Produce as output only the lines below starting at the line with "- $mux W2 *" and continuing through the line with "-- where the", each one exactly as written.
▬▬▬▬▬▬
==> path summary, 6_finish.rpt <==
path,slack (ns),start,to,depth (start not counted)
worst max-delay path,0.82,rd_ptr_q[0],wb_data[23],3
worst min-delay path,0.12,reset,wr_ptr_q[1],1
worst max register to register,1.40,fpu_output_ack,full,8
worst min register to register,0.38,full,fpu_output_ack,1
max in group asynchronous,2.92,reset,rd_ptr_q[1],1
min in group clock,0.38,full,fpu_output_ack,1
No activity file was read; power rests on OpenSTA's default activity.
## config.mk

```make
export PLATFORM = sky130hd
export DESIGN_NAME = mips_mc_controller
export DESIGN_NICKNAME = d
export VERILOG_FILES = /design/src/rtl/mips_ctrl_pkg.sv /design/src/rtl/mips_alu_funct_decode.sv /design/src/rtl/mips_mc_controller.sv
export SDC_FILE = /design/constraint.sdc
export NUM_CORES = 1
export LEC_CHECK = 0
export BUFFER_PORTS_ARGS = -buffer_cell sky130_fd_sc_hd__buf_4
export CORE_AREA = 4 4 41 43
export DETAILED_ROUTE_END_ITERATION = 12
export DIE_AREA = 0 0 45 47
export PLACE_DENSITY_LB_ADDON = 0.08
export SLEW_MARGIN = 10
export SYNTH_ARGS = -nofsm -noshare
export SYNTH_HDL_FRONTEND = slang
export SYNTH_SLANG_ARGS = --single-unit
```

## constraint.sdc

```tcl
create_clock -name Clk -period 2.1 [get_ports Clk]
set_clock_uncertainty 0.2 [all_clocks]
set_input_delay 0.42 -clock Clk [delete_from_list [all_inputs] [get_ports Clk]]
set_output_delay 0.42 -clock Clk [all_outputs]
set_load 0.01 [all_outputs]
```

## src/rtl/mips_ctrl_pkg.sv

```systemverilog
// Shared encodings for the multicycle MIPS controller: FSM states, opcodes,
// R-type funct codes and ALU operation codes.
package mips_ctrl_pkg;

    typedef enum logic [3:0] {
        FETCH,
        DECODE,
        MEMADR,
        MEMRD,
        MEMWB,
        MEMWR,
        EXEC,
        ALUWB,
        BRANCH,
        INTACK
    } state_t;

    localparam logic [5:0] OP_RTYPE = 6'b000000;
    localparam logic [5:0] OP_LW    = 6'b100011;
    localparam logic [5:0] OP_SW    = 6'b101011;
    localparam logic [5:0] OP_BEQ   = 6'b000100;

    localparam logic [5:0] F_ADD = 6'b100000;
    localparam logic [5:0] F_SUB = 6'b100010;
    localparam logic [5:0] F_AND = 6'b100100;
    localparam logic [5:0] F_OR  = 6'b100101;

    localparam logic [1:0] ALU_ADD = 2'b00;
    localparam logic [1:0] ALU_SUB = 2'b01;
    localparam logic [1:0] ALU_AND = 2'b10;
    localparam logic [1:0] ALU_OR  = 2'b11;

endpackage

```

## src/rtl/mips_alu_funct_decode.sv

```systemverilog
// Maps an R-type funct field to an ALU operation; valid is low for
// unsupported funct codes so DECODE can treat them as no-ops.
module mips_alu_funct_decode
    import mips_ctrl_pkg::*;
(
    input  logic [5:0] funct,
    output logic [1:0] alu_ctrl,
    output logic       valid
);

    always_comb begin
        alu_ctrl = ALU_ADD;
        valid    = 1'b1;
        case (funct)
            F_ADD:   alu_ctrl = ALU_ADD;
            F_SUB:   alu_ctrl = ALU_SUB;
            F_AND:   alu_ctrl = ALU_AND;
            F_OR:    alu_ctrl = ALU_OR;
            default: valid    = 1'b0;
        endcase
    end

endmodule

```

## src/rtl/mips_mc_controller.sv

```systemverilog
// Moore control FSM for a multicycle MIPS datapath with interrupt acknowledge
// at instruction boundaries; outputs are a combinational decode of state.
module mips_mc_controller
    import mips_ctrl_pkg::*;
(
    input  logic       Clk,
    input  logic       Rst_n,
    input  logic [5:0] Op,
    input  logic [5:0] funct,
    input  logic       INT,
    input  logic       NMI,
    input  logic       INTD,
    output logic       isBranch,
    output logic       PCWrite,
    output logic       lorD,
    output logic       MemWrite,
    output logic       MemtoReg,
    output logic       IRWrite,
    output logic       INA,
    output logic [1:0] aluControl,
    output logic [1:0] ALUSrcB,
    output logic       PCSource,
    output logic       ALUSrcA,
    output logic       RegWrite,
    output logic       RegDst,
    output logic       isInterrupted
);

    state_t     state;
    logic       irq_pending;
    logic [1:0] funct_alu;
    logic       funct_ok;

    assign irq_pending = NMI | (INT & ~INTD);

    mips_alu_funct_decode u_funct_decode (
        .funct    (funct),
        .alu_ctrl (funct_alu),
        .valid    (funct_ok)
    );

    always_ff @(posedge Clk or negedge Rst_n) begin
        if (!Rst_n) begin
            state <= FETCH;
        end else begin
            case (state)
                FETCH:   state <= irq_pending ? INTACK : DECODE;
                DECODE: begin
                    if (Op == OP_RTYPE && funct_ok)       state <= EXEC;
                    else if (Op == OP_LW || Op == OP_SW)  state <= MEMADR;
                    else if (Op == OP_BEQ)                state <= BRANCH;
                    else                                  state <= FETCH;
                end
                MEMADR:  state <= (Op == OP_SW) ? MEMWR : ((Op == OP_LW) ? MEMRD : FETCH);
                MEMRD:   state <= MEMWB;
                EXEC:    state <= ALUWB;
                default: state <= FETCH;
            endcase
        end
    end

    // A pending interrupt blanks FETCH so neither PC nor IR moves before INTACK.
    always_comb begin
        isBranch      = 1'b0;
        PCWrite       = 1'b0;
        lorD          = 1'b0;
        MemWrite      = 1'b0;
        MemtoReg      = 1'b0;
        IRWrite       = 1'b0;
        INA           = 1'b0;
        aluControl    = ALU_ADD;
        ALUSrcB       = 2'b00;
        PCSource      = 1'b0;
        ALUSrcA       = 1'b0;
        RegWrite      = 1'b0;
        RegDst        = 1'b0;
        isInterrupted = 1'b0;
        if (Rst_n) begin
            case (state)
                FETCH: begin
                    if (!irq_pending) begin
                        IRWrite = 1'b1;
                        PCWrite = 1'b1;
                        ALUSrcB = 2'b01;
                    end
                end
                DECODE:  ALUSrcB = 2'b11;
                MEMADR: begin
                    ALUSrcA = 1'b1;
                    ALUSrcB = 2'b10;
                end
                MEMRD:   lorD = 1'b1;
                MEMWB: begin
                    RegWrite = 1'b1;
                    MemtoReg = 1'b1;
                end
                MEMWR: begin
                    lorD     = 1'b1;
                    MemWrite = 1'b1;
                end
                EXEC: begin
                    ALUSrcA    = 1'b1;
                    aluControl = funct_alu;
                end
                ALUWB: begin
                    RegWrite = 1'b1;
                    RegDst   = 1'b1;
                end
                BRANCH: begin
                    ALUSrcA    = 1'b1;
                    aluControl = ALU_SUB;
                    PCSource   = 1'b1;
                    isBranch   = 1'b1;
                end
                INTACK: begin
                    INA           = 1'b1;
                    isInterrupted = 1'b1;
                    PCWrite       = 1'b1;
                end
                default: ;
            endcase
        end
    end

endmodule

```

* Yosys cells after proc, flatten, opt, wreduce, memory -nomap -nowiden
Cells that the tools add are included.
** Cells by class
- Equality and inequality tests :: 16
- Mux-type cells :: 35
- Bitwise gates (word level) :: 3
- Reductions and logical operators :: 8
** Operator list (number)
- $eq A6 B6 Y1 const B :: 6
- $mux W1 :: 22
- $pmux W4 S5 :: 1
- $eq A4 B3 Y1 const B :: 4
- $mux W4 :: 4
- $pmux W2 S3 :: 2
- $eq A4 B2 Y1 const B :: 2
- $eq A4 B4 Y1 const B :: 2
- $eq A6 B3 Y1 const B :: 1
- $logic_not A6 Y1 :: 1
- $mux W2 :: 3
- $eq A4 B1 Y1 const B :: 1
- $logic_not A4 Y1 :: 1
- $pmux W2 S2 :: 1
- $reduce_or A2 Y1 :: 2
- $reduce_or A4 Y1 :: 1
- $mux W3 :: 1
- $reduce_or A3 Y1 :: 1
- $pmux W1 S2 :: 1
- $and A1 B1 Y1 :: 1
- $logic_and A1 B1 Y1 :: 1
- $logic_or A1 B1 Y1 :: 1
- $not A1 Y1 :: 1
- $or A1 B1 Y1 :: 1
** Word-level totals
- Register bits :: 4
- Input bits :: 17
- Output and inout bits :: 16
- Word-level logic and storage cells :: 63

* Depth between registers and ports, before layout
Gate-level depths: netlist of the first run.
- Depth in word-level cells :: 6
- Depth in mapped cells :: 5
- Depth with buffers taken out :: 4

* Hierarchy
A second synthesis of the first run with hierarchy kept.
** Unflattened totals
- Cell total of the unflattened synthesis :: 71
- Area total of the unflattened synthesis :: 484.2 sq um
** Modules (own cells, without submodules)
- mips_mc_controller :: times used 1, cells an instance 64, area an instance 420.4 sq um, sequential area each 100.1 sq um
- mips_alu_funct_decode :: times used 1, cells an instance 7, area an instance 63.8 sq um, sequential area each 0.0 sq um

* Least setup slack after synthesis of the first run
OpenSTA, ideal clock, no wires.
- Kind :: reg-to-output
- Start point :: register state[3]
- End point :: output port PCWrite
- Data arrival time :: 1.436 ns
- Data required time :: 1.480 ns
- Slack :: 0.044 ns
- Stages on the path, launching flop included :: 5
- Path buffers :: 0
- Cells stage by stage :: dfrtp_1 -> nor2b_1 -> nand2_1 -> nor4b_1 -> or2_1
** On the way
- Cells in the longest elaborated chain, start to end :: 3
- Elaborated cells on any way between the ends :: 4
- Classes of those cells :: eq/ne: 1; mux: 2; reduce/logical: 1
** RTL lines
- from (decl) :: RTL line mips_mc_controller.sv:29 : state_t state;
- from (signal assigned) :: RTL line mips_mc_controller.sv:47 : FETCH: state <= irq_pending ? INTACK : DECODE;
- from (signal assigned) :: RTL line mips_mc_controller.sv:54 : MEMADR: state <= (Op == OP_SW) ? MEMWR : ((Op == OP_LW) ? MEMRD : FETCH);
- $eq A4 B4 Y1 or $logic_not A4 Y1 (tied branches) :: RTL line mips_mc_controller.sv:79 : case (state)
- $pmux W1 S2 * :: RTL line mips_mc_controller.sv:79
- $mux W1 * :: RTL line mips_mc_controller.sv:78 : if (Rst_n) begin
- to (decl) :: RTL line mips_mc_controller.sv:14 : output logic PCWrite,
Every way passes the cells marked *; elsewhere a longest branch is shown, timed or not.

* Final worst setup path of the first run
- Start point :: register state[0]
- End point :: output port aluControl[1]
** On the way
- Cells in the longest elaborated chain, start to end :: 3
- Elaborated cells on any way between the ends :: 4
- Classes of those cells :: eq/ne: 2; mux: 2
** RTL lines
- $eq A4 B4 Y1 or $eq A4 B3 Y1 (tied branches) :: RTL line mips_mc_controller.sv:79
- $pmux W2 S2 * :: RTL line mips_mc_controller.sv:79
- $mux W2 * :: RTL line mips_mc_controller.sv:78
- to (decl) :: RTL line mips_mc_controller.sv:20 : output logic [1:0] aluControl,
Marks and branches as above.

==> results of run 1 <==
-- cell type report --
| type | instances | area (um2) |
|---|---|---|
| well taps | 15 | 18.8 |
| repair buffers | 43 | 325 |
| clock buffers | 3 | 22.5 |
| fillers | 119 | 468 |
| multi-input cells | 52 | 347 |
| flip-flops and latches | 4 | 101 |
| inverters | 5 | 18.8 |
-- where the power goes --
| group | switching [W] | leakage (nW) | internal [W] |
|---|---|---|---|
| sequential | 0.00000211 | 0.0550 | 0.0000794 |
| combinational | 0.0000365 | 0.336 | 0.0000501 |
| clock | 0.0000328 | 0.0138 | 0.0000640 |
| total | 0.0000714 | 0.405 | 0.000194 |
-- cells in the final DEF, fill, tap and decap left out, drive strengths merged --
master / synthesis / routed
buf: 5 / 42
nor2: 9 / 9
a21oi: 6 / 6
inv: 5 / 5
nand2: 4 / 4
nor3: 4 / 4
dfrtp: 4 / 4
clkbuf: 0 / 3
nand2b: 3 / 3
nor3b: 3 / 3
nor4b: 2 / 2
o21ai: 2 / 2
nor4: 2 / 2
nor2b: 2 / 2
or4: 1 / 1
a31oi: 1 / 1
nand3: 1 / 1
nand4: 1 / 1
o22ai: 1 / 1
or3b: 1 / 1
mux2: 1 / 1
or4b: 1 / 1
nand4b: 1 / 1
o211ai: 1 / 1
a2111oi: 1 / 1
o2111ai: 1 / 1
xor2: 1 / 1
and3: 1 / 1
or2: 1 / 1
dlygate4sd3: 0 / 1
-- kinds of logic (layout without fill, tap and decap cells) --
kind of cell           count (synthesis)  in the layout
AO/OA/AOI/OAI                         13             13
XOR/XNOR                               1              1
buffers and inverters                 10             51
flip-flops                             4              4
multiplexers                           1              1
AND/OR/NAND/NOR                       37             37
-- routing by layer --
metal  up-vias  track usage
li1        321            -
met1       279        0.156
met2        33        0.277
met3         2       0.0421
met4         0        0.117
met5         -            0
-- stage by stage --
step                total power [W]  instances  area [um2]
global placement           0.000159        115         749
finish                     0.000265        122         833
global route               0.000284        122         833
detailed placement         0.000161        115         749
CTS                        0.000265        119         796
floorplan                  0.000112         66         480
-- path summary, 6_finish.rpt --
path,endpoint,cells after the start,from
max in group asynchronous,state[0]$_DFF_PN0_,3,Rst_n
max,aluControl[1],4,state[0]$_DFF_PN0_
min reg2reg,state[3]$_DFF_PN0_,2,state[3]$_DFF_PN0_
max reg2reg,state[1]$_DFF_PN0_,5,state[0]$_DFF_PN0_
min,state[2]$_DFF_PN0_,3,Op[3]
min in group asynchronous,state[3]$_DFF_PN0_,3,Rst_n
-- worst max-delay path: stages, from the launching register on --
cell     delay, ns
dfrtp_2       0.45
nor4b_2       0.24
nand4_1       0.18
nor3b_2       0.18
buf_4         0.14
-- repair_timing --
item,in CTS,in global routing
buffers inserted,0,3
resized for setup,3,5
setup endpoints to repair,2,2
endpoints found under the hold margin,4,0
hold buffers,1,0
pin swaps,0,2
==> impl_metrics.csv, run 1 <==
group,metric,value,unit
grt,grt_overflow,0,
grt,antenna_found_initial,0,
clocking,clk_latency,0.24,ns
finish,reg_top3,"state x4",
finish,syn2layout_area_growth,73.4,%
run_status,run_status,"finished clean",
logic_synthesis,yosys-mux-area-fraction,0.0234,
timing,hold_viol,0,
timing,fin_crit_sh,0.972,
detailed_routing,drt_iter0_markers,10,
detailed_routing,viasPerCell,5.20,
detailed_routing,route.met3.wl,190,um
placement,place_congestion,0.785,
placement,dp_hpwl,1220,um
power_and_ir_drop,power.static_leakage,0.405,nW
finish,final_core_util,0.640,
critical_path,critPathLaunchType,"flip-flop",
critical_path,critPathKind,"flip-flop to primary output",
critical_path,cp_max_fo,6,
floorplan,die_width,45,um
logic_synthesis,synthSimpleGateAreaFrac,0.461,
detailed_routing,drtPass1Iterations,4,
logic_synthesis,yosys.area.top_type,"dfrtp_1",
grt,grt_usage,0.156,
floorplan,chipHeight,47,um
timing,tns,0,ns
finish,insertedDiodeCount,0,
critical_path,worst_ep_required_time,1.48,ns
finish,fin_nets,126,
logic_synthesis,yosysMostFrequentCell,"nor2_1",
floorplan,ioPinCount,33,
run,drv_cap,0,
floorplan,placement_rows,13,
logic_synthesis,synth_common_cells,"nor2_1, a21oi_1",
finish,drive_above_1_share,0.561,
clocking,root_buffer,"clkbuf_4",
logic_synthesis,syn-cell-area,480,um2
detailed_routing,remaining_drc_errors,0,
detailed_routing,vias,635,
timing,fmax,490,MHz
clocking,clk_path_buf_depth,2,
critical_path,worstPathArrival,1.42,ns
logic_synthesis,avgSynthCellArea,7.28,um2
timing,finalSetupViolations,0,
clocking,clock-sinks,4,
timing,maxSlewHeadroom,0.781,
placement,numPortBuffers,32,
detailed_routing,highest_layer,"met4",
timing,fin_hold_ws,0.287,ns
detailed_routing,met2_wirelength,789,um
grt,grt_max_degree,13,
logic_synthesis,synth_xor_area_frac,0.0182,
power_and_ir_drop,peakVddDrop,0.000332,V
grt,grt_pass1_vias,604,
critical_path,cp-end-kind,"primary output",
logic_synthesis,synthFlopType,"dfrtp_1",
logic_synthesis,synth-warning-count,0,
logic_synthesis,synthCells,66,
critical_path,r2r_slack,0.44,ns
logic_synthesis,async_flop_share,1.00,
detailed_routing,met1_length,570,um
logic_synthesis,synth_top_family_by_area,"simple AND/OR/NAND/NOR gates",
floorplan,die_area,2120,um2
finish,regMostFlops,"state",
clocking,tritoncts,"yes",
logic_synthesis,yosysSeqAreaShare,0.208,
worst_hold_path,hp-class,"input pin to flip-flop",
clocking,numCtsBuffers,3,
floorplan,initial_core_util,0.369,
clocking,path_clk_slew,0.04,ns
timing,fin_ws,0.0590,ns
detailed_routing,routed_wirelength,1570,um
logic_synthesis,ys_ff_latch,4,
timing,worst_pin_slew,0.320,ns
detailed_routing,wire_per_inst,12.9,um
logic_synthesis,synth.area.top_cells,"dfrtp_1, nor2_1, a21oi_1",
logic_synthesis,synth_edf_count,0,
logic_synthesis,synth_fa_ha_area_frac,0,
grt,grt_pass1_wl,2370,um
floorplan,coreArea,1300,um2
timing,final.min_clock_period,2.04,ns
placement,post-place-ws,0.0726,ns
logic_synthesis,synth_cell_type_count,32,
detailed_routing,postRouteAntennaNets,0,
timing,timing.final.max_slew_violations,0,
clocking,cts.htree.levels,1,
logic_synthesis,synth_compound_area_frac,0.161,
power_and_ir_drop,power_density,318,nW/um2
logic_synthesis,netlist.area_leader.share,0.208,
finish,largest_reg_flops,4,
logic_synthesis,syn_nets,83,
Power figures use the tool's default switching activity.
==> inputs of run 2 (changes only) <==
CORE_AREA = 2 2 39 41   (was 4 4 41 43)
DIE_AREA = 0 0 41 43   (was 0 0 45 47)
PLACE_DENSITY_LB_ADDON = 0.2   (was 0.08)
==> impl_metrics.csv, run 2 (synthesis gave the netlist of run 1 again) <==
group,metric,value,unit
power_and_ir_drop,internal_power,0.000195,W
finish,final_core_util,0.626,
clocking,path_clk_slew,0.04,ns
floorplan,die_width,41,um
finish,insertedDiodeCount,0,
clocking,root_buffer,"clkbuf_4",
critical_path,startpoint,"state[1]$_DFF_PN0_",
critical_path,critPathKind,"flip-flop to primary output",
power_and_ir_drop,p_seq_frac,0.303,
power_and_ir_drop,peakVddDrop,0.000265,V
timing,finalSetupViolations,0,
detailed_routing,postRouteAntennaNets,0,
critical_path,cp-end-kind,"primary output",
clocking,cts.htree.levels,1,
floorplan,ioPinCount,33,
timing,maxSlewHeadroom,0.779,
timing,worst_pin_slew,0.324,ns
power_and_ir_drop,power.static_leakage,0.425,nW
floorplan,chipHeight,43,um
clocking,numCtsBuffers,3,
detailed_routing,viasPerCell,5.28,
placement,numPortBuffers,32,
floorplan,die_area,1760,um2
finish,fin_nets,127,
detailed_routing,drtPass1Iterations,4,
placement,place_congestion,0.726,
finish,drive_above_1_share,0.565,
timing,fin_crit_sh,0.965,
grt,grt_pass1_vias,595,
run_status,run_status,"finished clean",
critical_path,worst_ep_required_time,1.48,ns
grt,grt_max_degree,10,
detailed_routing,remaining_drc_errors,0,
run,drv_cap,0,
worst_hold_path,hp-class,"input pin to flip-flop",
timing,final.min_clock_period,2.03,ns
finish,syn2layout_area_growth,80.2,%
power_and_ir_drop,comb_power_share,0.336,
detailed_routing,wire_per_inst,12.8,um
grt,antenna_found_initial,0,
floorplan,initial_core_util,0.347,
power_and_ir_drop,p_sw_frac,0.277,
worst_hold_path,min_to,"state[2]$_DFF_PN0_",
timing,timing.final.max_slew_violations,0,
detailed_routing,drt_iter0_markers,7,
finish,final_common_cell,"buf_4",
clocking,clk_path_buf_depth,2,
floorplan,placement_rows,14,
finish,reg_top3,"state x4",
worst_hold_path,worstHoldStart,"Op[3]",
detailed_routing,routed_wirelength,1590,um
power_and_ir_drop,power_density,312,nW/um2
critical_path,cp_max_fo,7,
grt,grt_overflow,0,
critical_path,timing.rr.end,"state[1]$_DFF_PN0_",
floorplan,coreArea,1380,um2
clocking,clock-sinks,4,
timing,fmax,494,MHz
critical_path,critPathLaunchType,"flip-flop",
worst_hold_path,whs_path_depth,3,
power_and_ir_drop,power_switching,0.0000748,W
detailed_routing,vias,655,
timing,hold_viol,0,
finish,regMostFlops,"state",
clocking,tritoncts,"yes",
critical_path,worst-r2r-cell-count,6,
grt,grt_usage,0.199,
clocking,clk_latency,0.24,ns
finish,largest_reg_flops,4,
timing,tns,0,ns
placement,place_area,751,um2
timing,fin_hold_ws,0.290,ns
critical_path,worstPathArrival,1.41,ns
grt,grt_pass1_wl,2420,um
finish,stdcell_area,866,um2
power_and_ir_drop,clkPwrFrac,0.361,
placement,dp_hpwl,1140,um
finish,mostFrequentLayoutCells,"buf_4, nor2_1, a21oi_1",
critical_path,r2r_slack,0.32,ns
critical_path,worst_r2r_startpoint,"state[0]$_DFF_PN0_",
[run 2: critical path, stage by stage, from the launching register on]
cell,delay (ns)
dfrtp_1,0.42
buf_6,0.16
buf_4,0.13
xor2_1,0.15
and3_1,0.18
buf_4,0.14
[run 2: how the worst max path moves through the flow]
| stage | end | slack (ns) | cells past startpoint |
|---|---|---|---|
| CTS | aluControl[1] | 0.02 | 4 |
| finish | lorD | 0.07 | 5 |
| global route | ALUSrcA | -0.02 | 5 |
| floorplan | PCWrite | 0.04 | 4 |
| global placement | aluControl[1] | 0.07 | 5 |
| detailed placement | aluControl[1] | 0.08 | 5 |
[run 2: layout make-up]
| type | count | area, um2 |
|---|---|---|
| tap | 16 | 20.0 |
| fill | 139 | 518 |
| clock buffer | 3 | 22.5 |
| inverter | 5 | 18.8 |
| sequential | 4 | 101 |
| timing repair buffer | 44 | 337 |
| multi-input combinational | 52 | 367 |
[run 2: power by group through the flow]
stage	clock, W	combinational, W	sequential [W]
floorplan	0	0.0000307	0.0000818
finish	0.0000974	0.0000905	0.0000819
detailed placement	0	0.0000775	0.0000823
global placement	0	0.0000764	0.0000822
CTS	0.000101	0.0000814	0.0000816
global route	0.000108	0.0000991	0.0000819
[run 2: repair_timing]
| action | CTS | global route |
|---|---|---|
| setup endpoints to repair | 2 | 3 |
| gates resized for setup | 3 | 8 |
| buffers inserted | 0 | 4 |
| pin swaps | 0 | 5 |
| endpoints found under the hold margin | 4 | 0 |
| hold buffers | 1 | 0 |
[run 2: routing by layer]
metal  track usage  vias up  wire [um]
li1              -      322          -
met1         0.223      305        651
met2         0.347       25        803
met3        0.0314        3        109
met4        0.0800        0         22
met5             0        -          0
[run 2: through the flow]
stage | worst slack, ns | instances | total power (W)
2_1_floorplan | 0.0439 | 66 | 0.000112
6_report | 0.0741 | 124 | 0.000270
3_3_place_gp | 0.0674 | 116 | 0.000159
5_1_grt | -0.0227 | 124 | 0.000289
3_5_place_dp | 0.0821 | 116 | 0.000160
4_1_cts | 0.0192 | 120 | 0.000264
▬▬▬▬▬▬
== Exercise output ==
- $mux W2 * :: RTL line mips_mc_controller.sv:78
- to (decl) :: RTL line mips_mc_controller.sv:20 : output logic [1:0] aluControl,
Marks and branches as above.

==> results of run 1 <==
-- cell type report --
| type | instances | area (um2) |
|---|---|---|
| well taps | 15 | 18.8 |
| repair buffers | 43 | 325 |
| clock buffers | 3 | 22.5 |
| fillers | 119 | 468 |
| multi-input cells | 52 | 347 |
| flip-flops and latches | 4 | 101 |
| inverters | 5 | 18.8 |
-- where the power goes --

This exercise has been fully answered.